`src/rtl/coinc_pkg.sv`:
```
package coinc_pkg;

  typedef struct packed {
    logic riseA;
    logic riseB;
  } grp_strobe_t;

  localparam logic [7:0] OFS_INVERT = 8'h24;
  localparam logic [7:0] OFS_GRP_A  = 8'h25;
  localparam logic [7:0] OFS_GRP_B  = 8'h26;
  localparam logic [7:0] OFS_CONFIG = 8'h27;

  localparam logic [3:0] STAGE_LEVEL = 4'd1;
  localparam logic [3:0] STAGE_EDGE  = 4'd2;

endpackage

```
`src/rtl/coinc_datapath.sv`:
```
module coinc_datapath
  import coinc_pkg::*;
#(
  parameter int NUM_INPUTS  = 32,
  parameter int NUM_OUTPUTS = 1,
  parameter bit EDGE_MODE   = 1'b0,
  parameter int ADDR_W      = 8
) (
  input  logic                  clk,
  input  logic                  rstN,
  input  logic [ADDR_W-1:0]     regAddr,
  input  logic                  regWr,
  input  logic                  regRd,
  input  logic [31:0]           regWdata,
  output logic [31:0]           regRdata,
  input  logic [NUM_INPUTS-1:0] trigIn,
  output logic [NUM_INPUTS-1:0] invMask,
  output logic [NUM_INPUTS-1:0] maskA,
  output logic [NUM_INPUTS-1:0] maskB,
  output grp_strobe_t           strobe
);

  localparam int DATA_W = 32;
  localparam logic [3:0] STAGE_CODE = EDGE_MODE ? STAGE_EDGE : STAGE_LEVEL;
  localparam logic [DATA_W-1:0] CFG_WORD =
    {12'd0, STAGE_CODE, 4'd0, 4'(NUM_OUTPUTS), 2'd0, 6'(NUM_INPUTS)};

  logic [NUM_INPUTS-1:0] polarity;
  logic [NUM_INPUTS-1:0] stageOut;
  logic                  hitA, hitB;
  logic                  hitPrevA, hitPrevB;

  // register file
  always_ff @(posedge clk or negedge rstN) begin
    if (!rstN) begin
      invMask <= '0;
      maskA   <= '0;
      maskB   <= '0;
    end else if (regWr) begin
      case (regAddr)
        ADDR_W'(OFS_INVERT): invMask <= regWdata[NUM_INPUTS-1:0];
        ADDR_W'(OFS_GRP_A):  maskA   <= regWdata[NUM_INPUTS-1:0];
        ADDR_W'(OFS_GRP_B):  maskB   <= regWdata[NUM_INPUTS-1:0];
        default: ;
      endcase
    end
  end

  always_ff @(posedge clk or negedge rstN) begin
    if (!rstN) begin
      regRdata <= '0;
    end else begin
      regRdata <= '0;
      if (regRd) begin
        case (regAddr)
          ADDR_W'(OFS_INVERT): regRdata <= DATA_W'(invMask);
          ADDR_W'(OFS_GRP_A):  regRdata <= DATA_W'(maskA);
          ADDR_W'(OFS_GRP_B):  regRdata <= DATA_W'(maskB);
          ADDR_W'(OFS_CONFIG): regRdata <= CFG_WORD;
          default: ;
        endcase
      end
    end
  end

  assign polarity = trigIn ^ invMask;

  // input stage variant
  generate
    if (EDGE_MODE) begin : g_edge
      logic [NUM_INPUTS-1:0] polPrev;
      always_ff @(posedge clk or negedge rstN) begin
        if (!rstN) polPrev <= '0;
        else       polPrev <= polarity;
      end
      assign stageOut = polarity & ~polPrev;
    end else begin : g_level
      assign stageOut = polarity;
    end
  endgenerate

  assign hitA = |(stageOut & maskA);
  assign hitB = |(stageOut & maskB);

  always_ff @(posedge clk or negedge rstN) begin
    if (!rstN) begin
      hitPrevA <= 1'b0;
      hitPrevB <= 1'b0;
      strobe   <= '0;
    end else begin
      hitPrevA     <= hitA;
      hitPrevB     <= hitB;
      strobe.riseA <= hitA & ~hitPrevA;
      strobe.riseB <= hitB & ~hitPrevB;
    end
  end

endmodule

```
`src/rtl/coinc_ctrl.sv`:
```
module coinc_ctrl
  import coinc_pkg::*;
#(
  parameter int WINDOW_CYCLES = 8
) (
  input  logic        clk,
  input  logic        rstN,
  input  grp_strobe_t strobe,
  output logic        coincPulse
);

  localparam int CNT_W = $clog2(WINDOW_CYCLES + 1);
  localparam logic [CNT_W-1:0] WIN_LOAD = CNT_W'(WINDOW_CYCLES);

  logic [1:0] rise;
  logic [1:0] active;
  logic       fired;
  logic       pulseNext;

  assign rise = {strobe.riseB, strobe.riseA};

  generate
    for (genvar g = 0; g < 2; g++) begin : g_win
      logic [CNT_W-1:0] winCnt;
      always_ff @(posedge clk or negedge rstN) begin
        if (!rstN)               winCnt <= '0;
        else if (rise[g])        winCnt <= WIN_LOAD;
        else if (winCnt != '0)   winCnt <= winCnt - 1'b1;
      end
      assign active[g] = (winCnt != '0);
    end
  endgenerate

  assign pulseNext = active[0] & active[1] & ~fired;

  always_ff @(posedge clk or negedge rstN) begin
    if (!rstN) begin
      fired      <= 1'b0;
      coincPulse <= 1'b0;
    end else begin
      coincPulse <= pulseNext;
      if (pulseNext)                   fired <= 1'b1;
      else if (active == 2'b00)        fired <= 1'b0;
    end
  end

endmodule

```
`src/rtl/coinc_trigger.sv`:
```
module coinc_trigger
  import coinc_pkg::*;
#(
  parameter int NUM_INPUTS    = 32,
  parameter int NUM_OUTPUTS   = 1,
  parameter bit EDGE_MODE     = 1'b0,
  parameter int WINDOW_CYCLES = 8,
  parameter int ADDR_W        = 8
) (
  input  logic                  clk,
  input  logic                  rstN,
  input  logic [ADDR_W-1:0]     regAddr,
  input  logic                  regWr,
  input  logic                  regRd,
  input  logic [31:0]           regWdata,
  output logic [31:0]           regRdata,
  input  logic [NUM_INPUTS-1:0] trigIn,
  output logic                  coincPulse
);

  logic [NUM_INPUTS-1:0] invMask, maskA, maskB;
  grp_strobe_t           strobe;

  coinc_datapath #(
    .NUM_INPUTS (NUM_INPUTS),
    .NUM_OUTPUTS(NUM_OUTPUTS),
    .EDGE_MODE  (EDGE_MODE),
    .ADDR_W     (ADDR_W)
  ) u_datapath (
    .clk     (clk),
    .rstN    (rstN),
    .regAddr (regAddr),
    .regWr   (regWr),
    .regRd   (regRd),
    .regWdata(regWdata),
    .regRdata(regRdata),
    .trigIn  (trigIn),
    .invMask (invMask),
    .maskA   (maskA),
    .maskB   (maskB),
    .strobe  (strobe)
  );

  coinc_ctrl #(
    .WINDOW_CYCLES(WINDOW_CYCLES)
  ) u_ctrl (
    .clk       (clk),
    .rstN      (rstN),
    .strobe    (strobe),
    .coincPulse(coincPulse)
  );

endmodule

```
[src/rtl/pil_pkg.sv]
package pil_pkg;

    // Operand-passing scheme of the surrounding datapath
    typedef enum logic {
        MODE_INTERLOCK = 1'b0,
        MODE_FORWARD   = 1'b1
    } pass_mode_e;

    // Control bits loaded into the decode/execute register
    typedef struct packed {
        logic valid;
        logic wen;
        logic mem_rd;
        logic mem_wr;
    } idex_ctl_t;

    // State of the fetch-suppression tracker
    typedef struct packed {
        logic pend;
    } redir_st_t;

endpackage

================

=== EXERCISE DIRECTIONS ===
Each line of the entries above that contains "active" is to be copied.

=== ANSWER TO THE EXERCISE ===
  logic [1:0] active;
      assign active[g] = (winCnt != '0);
  assign pulseNext = active[0] & active[1] & ~fired;
      else if (active == 2'b00)        fired <= 1'b0;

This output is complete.